Stored items from a collection
===

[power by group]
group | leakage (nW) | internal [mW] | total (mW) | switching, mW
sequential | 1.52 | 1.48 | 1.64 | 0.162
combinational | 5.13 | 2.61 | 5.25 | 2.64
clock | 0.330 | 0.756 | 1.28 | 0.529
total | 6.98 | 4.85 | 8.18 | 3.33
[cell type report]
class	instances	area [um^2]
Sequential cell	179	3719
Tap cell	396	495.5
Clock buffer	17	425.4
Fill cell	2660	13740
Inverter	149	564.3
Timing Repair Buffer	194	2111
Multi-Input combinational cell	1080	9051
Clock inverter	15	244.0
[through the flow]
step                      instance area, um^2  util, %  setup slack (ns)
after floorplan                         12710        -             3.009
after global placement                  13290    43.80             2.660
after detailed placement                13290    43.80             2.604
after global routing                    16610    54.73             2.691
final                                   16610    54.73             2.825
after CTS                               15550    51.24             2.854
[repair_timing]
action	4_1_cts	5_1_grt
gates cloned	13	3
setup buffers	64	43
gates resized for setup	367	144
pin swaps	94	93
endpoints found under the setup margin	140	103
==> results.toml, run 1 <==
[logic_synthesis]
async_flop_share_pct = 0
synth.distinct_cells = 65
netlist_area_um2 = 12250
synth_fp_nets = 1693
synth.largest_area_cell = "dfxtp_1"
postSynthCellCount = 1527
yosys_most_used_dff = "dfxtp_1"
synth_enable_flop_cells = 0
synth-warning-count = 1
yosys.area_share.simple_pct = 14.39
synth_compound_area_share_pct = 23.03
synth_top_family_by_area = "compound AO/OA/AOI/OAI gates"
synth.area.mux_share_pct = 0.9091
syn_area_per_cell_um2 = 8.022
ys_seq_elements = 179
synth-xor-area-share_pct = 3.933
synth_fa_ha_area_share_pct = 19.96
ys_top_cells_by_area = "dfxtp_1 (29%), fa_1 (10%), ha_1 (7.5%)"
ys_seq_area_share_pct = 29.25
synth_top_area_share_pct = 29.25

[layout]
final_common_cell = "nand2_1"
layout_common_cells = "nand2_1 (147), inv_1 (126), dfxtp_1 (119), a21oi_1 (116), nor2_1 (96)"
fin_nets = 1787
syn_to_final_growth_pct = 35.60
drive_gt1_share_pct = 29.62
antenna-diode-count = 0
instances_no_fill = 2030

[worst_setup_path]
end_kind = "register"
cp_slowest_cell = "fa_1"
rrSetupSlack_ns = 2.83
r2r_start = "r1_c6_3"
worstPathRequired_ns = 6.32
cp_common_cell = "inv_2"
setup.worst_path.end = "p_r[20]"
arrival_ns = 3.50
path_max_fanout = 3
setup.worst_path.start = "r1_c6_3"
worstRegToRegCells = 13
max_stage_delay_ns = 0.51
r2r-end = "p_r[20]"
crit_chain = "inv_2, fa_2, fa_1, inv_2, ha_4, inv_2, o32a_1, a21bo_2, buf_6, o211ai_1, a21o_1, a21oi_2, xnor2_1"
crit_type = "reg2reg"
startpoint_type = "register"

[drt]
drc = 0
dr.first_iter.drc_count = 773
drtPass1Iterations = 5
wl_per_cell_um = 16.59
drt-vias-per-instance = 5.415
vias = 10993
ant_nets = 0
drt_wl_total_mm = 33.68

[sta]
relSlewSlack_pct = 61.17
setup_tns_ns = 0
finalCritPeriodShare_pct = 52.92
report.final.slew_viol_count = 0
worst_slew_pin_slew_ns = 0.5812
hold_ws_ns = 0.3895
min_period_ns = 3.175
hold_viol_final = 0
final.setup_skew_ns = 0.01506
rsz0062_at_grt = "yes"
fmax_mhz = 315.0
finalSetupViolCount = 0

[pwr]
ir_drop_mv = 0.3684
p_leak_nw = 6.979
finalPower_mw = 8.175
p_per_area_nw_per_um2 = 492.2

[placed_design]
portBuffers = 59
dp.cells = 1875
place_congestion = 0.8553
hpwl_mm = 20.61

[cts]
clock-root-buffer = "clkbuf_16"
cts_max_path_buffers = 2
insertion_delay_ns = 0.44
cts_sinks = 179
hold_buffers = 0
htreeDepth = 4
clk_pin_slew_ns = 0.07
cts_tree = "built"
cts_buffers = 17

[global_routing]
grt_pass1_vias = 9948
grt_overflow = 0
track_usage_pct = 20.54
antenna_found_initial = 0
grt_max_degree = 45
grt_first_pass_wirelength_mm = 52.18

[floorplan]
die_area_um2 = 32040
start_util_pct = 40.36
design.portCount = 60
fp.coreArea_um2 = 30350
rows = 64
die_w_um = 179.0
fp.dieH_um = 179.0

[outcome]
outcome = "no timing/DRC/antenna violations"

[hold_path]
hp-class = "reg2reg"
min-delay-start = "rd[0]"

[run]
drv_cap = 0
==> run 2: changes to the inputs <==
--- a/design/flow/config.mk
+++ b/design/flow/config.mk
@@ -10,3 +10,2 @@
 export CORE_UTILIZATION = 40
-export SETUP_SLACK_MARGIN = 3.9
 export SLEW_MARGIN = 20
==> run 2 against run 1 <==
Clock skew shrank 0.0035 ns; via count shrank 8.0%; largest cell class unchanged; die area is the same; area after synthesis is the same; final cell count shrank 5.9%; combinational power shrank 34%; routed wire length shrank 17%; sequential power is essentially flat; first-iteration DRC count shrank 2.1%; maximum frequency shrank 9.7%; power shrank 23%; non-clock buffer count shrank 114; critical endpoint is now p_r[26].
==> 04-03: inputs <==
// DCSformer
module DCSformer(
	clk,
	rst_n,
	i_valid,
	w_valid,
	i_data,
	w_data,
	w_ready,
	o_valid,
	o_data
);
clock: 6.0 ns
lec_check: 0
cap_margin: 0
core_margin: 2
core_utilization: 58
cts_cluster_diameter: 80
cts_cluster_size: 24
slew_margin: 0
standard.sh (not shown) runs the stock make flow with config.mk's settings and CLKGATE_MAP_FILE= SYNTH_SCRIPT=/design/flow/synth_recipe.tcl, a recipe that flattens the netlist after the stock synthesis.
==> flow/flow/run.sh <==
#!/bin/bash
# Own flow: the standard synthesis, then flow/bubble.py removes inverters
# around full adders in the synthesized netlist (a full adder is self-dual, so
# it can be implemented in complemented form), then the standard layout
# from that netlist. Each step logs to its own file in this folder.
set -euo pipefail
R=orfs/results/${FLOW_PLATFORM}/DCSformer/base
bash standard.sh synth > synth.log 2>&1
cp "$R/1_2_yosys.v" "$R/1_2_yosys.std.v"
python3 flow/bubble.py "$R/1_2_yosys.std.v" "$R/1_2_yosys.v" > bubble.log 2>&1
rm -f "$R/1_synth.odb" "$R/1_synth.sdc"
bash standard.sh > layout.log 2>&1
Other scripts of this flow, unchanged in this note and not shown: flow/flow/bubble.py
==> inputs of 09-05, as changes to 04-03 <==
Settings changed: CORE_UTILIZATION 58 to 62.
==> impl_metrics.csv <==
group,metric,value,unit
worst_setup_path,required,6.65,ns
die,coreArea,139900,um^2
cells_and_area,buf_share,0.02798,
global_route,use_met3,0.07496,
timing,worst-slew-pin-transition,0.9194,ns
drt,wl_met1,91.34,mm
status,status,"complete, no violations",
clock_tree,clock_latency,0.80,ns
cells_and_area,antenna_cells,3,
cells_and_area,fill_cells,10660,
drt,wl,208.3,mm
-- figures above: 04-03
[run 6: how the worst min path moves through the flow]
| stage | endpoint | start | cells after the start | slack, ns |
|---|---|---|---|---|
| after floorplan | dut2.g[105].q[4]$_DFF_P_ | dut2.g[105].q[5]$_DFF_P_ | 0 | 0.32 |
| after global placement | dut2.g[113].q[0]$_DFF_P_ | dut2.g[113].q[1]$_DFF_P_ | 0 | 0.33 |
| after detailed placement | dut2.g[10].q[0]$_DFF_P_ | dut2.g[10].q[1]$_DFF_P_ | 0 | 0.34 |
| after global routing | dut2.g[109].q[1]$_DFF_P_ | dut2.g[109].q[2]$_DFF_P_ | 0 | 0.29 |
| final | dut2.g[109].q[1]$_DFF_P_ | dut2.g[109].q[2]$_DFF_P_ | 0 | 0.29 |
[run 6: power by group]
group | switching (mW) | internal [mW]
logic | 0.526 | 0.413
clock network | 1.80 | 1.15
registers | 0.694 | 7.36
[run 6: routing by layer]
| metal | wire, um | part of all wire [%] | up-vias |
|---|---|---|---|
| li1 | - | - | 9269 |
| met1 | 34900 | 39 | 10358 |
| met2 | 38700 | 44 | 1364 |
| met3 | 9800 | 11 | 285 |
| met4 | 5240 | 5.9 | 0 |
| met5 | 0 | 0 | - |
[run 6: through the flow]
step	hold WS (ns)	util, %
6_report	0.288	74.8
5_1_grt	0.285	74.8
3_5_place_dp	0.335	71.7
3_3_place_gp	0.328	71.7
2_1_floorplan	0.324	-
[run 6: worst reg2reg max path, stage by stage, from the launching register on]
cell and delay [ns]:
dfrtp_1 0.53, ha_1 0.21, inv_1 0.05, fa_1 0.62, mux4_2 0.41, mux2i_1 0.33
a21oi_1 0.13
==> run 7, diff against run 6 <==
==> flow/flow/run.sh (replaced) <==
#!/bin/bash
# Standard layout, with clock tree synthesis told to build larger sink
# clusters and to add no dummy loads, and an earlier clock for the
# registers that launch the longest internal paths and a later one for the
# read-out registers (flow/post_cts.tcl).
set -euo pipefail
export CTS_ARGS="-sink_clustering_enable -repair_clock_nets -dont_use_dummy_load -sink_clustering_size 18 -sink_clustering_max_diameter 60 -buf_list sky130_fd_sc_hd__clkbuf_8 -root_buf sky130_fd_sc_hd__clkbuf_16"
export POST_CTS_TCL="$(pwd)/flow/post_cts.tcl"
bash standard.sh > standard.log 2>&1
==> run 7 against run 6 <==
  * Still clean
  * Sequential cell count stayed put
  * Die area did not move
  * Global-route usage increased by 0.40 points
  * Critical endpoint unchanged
Background: an optimization exercise with open tools, aiming at small area, a short achievable clock period and few clock cycles. Do not read the settings as production practice. The RTL was checked by simulation tests, not by an equivalence proof against the original design. Power figures rest on the tool's default switching activity, not on a simulated workload.

Setup of run 1:
==> flow/design.v <==
module DMA_AHB_Master #(
    parameter ADDR_WIDTH = 32,
    parameter DATA_WIDTH = 32,
    parameter BASE_ADDR  = 32'h0000_0000
)(
    input wire HCLK,
    input wire HRESETn,
    input wire [ADDR_WIDTH-1:0] HADDR,
    input wire [1:0] HTRANS,
    input wire HWRITE,
    input wire [DATA_WIDTH-1:0] HWDATA,
    output reg [DATA_WIDTH-1:0] HRDATA,
    output reg [ADDR_WIDTH-1:0] master_HADDR,
    output reg [2:0] master_HBURST,
    output reg master_HMASTLOCK,
    output reg [3:0] master_HPROT,
    output reg [2:0] master_HSIZE,
    output reg [1:0] master_HTRANS,
    output reg [DATA_WIDTH-1:0] master_HWDATA,
    output reg master_HWRITE,
    input wire [DATA_WIDTH-1:0] master_HRDATA,
    input wire master_HREADY,
    input wire master_HRESP
);
    reg [31:2] src_q;
    reg [31:2] dst_q;
    reg [31:0] size_q;
    reg        busy;
    reg        done;
    reg        w_src, w_dst, w_size;
    reg        wr_q;       
    reg [31:2] addr_q;
    reg [31:2] alt_q;
    reg [28:0] left_q;     
    reg [31:0] data_q;     
    wire hit     = ~|HADDR[31:5] & ~|HADDR[1:0];
    wire a_start = hit & (HADDR[4:2] == 3'd0);
    wire a_src   = hit & (HADDR[4:2] == 3'd1);
    wire a_dst   = hit & (HADDR[4:2] == 3'd2);
    wire a_size  = hit & (HADDR[4:2] == 3'd3);
    wire a_done  = hit & (HADDR[4:2] == 3'd4);
    wire wacc    = HTRANS[1] & HWRITE;
    wire [31:2] src_d  = w_src  ? data_q[31:2] : src_q;
    wire [31:2] dst_d  = w_dst  ? data_q[31:2] : dst_q;
    wire [31:0] size_d = w_size ? data_q : size_q;
    wire st    = wacc & a_start & HWDATA[0];
    wire frac  = |size_q[1:0];
    wire last  = (left_q == 29'd0) | ((left_q == 29'd1) & ~frac);
    wire fin   = busy & wr_q & master_HREADY & last;
    wire busy_d = st | (busy & ~fin);
    always @(posedge HCLK or negedge HRESETn) begin
        if (!HRESETn) begin
            w_src  <= 1'b1;
            w_dst  <= 1'b1;
            w_size <= 1'b1;
            busy   <= 1'b0;
            done   <= 1'b0;
        end else begin
            w_src  <= wacc & a_src;
            w_dst  <= wacc & a_dst;
            w_size <= wacc & a_size;
            busy   <= busy_d;
            done   <= (done & ~st) | fin;
        end
    end
    always @(posedge HCLK or negedge HRESETn) begin
        if (!HRESETn) begin
            data_q <= 32'd0;
        end else begin
            if (~busy) data_q <= HWDATA;
            else if (~wr_q) data_q <= master_HRDATA;
        end
    end
    always @(posedge HCLK) begin
        if (~busy) begin
            wr_q   <= 1'b0;
            addr_q <= src_d;
            alt_q  <= dst_d;
            left_q <= size_d[30:2];
        end else if (master_HREADY) begin
            wr_q   <= ~wr_q;
            addr_q <= alt_q;
            alt_q  <= addr_q + 30'd1;
            if (wr_q) left_q <= left_q - 29'd1;
        end
        src_q  <= src_d;
        dst_q  <= dst_d;
        size_q <= size_d;
        HRDATA <= ({32{a_start}} & {31'd0, busy_d})
                | ({32{a_src}}   & {src_d, 2'b00})
                | ({32{a_dst}}   & {dst_d, 2'b00})
                | ({32{a_size}}  & size_d)
                | ({32{a_done}}  & {31'd0, done});
    end
    always @(*) begin
        master_HADDR     = {addr_q, 2'b00};
        master_HBURST    = 3'b000;
        master_HMASTLOCK = 1'b0;
        master_HPROT     = 4'b0000;
        master_HSIZE     = 3'b010;
        master_HTRANS    = {busy, 1'b0};
        master_HWDATA    = data_q;
        master_HWRITE    = wr_q;
    end
endmodule
Settings: LEC_CHECK=0, CAP_MARGIN=20, CORE_MARGIN=2, CORE_UTILIZATION=65, CTS_BUF_LIST=sky130_fd_sc_hd__clkbuf_16, CTS_CLUSTER_DIAMETER=100, CTS_CLUSTER_SIZE=25, PLACE_DENSITY=0.8, SETUP_SLACK_MARGIN=3.6, SLEW_MARGIN=20; clock period 6.0 ns.
standard.sh (not shown) runs the stock make flow with config.mk's settings and CLKGATE_MAP_FILE= SYNTH_SCRIPT=/design/flow/synth_recipe.tcl, a recipe that flattens the netlist after the stock synthesis.
==> flow/flow/run.sh <==
#!/bin/bash
# Standard ORFS layout, with plain buffers on the ports instead of the
# delay cells buffer_ports picks by default. Synthesis is the standard one.
set -euo pipefail
bash standard.sh synth > synth.log 2>&1
export BUFFER_PORTS_ARGS="-buffer_cell sky130_fd_sc_hd__buf_1"
bash standard.sh > layout.log 2>&1
Testbench counts of run 1, summed over its fixed seeds: cycles 9,069.
This is an optimization exercise on Yosys and OpenROAD, whose aim is small area, not a production implementation. The RTL of this run was laid out without a check of its function.

`flow/run.sh`:
```
#!/bin/bash
# synth_recipe.tcl (not shown) runs the flow's synth.tcl, then flattens the netlist and writes it again
# the make line also repeats each setting of config.mk as NAME=value (left out here)
make -C /OpenROAD-flow-scripts/flow DESIGN_CONFIG=/design/flow/config.mk WORK_HOME=/design/flow/orfs CLKGATE_MAP_FILE= SYNTH_SCRIPT=/design/flow/synth_recipe.tcl finish
```
`flow/config.mk`:
```
export PLATFORM = sky130hd
export DESIGN_NAME = ppu
export DESIGN_NICKNAME = ppu
export VERILOG_FILES = /design/flow/design.v
export SDC_FILE = /design/flow/constraint.sdc
export NUM_CORES = 4
export LEC_CHECK = 0
export CAP_MARGIN = 20
export CORE_MARGIN = 2
export CORE_UTILIZATION = 40
export SLEW_MARGIN = 20
```
`flow/constraint.sdc`:
```
create_clock -name core_clock -period 40.0 [get_ports {clk}]
set_input_delay 8.0000 -clock core_clock [delete_from_list [all_inputs] [get_ports {clk}]]
set_output_delay 8.0000 -clock core_clock [all_outputs]
set_load 0.01 [all_outputs]
```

===

* _Problem_
Only lines containing the string "detailed" belong in the answer; find them in the data above and copy them.

* _Exercise response_
after detailed placement                13290    43.80             2.604
| after detailed placement | dut2.g[10].q[0]$_DFF_P_ | dut2.g[10].q[1]$_DFF_P_ | 0 | 0.34 |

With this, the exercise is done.